小栗さんにとって「豊臣兄弟!」が、通算10作目の大河ドラマとなる。演じる信長は、大胆で革新的な戦略と非凡なリーダーシップにより領土を拡大し、「天下布武」のスローガンのもと天下一統を目指したカリスマ的武将。立身出世を目指す小一郎(仲野さん)と藤吉郎(池松壮亮さん)兄弟にとって絶対的な主君である。
一方、当主争いで対立した弟・信勝を自らの手で殺害したという苦い過去を持っている。そのトラウマは、1月25日放送の第4回「桶狭間!」のラストでも描かれたが、第6回「兄弟の絆」で、改めて明らかにされた。

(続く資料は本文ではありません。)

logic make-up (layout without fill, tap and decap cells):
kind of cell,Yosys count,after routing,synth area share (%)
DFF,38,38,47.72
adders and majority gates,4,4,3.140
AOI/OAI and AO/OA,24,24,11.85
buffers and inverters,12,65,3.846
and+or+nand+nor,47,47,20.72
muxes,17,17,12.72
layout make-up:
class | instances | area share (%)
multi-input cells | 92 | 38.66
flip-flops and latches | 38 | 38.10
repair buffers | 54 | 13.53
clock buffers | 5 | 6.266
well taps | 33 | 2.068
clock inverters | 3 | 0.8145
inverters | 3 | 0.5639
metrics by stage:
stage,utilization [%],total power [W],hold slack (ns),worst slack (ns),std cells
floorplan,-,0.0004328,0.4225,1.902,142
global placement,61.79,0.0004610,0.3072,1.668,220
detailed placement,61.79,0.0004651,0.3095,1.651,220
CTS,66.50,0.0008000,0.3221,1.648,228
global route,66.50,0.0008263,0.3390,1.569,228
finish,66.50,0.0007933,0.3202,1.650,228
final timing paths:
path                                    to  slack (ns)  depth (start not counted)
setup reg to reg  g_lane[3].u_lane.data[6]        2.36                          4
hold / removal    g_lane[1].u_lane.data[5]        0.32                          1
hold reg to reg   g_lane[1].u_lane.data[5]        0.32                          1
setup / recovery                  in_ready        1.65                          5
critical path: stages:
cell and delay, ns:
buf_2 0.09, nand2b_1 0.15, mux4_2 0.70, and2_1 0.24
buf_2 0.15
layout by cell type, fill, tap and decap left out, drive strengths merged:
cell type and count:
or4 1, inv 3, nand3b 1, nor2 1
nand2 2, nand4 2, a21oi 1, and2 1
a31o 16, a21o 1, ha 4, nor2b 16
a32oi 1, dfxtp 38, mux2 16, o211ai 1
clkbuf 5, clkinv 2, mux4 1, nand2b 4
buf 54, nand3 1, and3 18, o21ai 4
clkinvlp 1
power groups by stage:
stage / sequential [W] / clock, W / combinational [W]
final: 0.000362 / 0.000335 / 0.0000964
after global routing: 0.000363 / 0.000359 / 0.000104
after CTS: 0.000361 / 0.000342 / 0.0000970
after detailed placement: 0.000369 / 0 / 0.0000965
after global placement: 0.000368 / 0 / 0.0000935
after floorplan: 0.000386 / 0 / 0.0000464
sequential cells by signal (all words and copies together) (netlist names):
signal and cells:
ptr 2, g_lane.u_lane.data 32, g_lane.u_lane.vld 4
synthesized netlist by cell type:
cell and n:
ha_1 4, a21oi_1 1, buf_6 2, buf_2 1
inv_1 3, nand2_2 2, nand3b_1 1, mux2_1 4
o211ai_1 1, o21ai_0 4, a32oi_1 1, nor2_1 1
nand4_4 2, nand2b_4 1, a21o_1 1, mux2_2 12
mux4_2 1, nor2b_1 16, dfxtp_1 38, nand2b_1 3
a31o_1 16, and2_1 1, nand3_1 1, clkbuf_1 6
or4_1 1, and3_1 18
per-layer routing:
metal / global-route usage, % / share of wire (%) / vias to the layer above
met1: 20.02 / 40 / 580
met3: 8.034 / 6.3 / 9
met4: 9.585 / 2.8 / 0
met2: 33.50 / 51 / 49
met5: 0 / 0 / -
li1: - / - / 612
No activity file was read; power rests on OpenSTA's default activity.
[config.mk]
export PLATFORM = sky130hd
export DESIGN_NAME = hazard_unit_mc_flat
export DESIGN_NICKNAME = d
export VERILOG_FILES = /design/src/rtl/hazard_pkg.sv /design/src/rtl/hazard_unit_mc_if.sv /design/src/rtl/hazard_unit_mc_md_seq.sv /design/src/rtl/hazard_unit_mc.sv /design/src/flat_wrapper.sv
export SDC_FILE = /design/constraint.sdc
export NUM_CORES = 1
export LEC_CHECK = 0
export CORE_UTILIZATION = 50
export DETAILED_ROUTE_END_ITERATION = 8
export PLACE_DENSITY = 0.93
export SYNTH_ARGS = -nofsm -noshare
export SYNTH_HDL_FRONTEND = slang
export SYNTH_SLANG_ARGS = --single-unit
[constraint.sdc]
create_clock -name clk -period 5.42 [get_ports clk]
set_input_delay 1.084 -clock clk [delete_from_list [all_inputs] [get_ports clk]]
set_output_delay 1.084 -clock clk [all_outputs]
set_load 0.005 [all_outputs]
[src/rtl/hazard_pkg.sv]
// Shared encodings for the hazard controller of the 5-stage core.
// Holds the ResultSrc/PCSrc codes the unit decodes, the forwarding-mux
// select encoding and the MUL/DIV sequencer state type.
package hazard_pkg;

    localparam logic [1:0] RESULT_LOAD = 2'b01;
    localparam logic [1:0] PCSRC_BR    = 2'b01;
    localparam logic [1:0] PCSRC_JMP   = 2'b10;

    typedef enum logic [1:0] {
        FWD_RF = 2'b00,
        FWD_W  = 2'b01,
        FWD_M  = 2'b10
    } fwd_sel_t;

    typedef enum logic [1:0] {
        MD_IDLE,
        MD_BUSY,
        MD_DONE
    } md_state_t;

endpackage

[src/rtl/hazard_unit_mc_if.sv]
// Bundle of every pipeline-to-hazard-unit signal.
//   master : the pipeline datapath; drives register indices and stage
//            controls, receives forward selects, stalls, flushes,
//            sequencer status and perf counters.
//   slave  : the hazard unit itself (opposite directions).
interface hazard_unit_mc_if #(
    parameter int RA_W  = 5,
    parameter int CNT_W = 32
);
    logic [RA_W-1:0]  RS1_E, RS2_E, RD_E, RD_M, RD_W, RS1_D, RS2_D;
    logic             RegWrite_M, RegWrite_W;
    logic [1:0]       ResultSrc_E;
    logic             MulDiv_E;
    logic             MemReq_M, MemReady_M;
    logic [1:0]       PCSrc;
    logic [1:0]       ForwardAE, ForwardBE;
    logic             StallF, StallD, StallE, StallM;
    logic             FlushD, FlushE, FlushM, FlushW;
    logic             md_busy, md_done;
    logic [CNT_W-1:0] stall_cnt, flush_cnt;

    modport master (
        output RS1_E, RS2_E, RD_E, RD_M, RD_W, RS1_D, RS2_D,
               RegWrite_M, RegWrite_W, ResultSrc_E, MulDiv_E,
               MemReq_M, MemReady_M, PCSrc,
        input  ForwardAE, ForwardBE, StallF, StallD, StallE, StallM,
               FlushD, FlushE, FlushM, FlushW, md_busy, md_done,
               stall_cnt, flush_cnt
    );

    modport slave (
        input  RS1_E, RS2_E, RD_E, RD_M, RD_W, RS1_D, RS2_D,
               RegWrite_M, RegWrite_W, ResultSrc_E, MulDiv_E,
               MemReq_M, MemReady_M, PCSrc,
        output ForwardAE, ForwardBE, StallF, StallD, StallE, StallM,
               FlushD, FlushE, FlushM, FlushW, md_busy, md_done,
               stall_cnt, flush_cnt
    );
endinterface

[src/rtl/hazard_unit_mc_md_seq.sv]
// MUL/DIV sequencer for the E stage.
// Ports: clk, reset (sync, active-high), MulDiv_E (op in E),
//        mem_stall (data-memory wait state), md_stall (hold F/D/E),
//        md_busy (not idle), md_done (last E cycle, result valid).
// An op occupies E for MD_LAT cycles: the first cycle is seen in IDLE,
// the remaining stall cycles in BUSY, and the final cycle in DONE.
module md_seq
    import hazard_pkg::*;
#(
    parameter int MD_LAT = 4
) (
    input  logic clk,
    input  logic reset,
    input  logic MulDiv_E,
    input  logic mem_stall,
    output logic md_stall,
    output logic md_busy,
    output logic md_done
);
    localparam int CW = (MD_LAT > 2) ? $clog2(MD_LAT - 1) : 1;
    localparam logic [CW-1:0] CNT_LOAD = CW'((MD_LAT > 2) ? MD_LAT - 2 : 0);

    md_state_t       state, state_n;
    logic [CW-1:0]   cnt, cnt_n;

    // cnt holds the BUSY cycles still to run; BUSY is left on the cycle
    // the count would reach zero, so the IDLE cycle plus BUSY give
    // exactly MD_LAT-1 stalls. With MD_LAT==2 the IDLE cycle alone is
    // the one stall, so BUSY is skipped.
    always_comb begin
        // NOTE: every always_comb output gets a default first so no path
        // leaves it unassigned and infers a latch.
        state_n = state;
        cnt_n   = cnt;
        unique case (state)
            MD_IDLE: begin
                if (MulDiv_E && !mem_stall && MD_LAT > 1) begin
                    state_n = (MD_LAT == 2) ? MD_DONE : MD_BUSY;
                    cnt_n   = CNT_LOAD;
                end
            end
            MD_BUSY: begin
                // Counting continues under mem_stall: the unit keeps working.
                cnt_n = (cnt == '0) ? '0 : cnt - CW'(1);
                if (cnt <= CW'(1))
                    state_n = MD_DONE;
            end
            MD_DONE: begin
                if (!mem_stall)
                    state_n = MD_IDLE;
            end
            default: state_n = MD_IDLE;
        endcase
    end

    always_ff @(posedge clk) begin
        // NOTE: state registers use non-blocking assignments so every
        // flop samples pre-edge values regardless of statement order.
        if (reset) begin
            state <= MD_IDLE;
            cnt   <= '0;
        end else begin
            state <= state_n;
            cnt   <= cnt_n;
        end
    end

    // Gated by reset so an abandoned op neither stalls nor reports done.
    assign md_stall = !reset &&
                      ((state == MD_IDLE && MulDiv_E && MD_LAT > 1) ||
                       state == MD_BUSY);
    assign md_busy  = (state != MD_IDLE);
    assign md_done  = !reset && (state == MD_DONE);

endmodule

同シーンの小栗さんの芝居には「僕もびっくりしました」と驚きを隠さない松川さん。
「どこから出ているのか分からないぐらいのうなり声で、もうなんと表現したらいいのか、驚きましたし、予想外でした。ある意味、信長の一番深いところというか、素の部分がああいうふうに表現されたことで、『豊臣兄弟!』における信長のキャラクターが規定されたかなと思います。あそこで、冷たい目で信勝を見下ろしている、という芝居もできると思いますが、でもそうじゃない信長なんだなっていう予想以上のお芝居でした」
脚本のト書きには「ふいに込み上げた衝動に絶叫する」とあったが、出来上がったものは、予想を大きく超えていた。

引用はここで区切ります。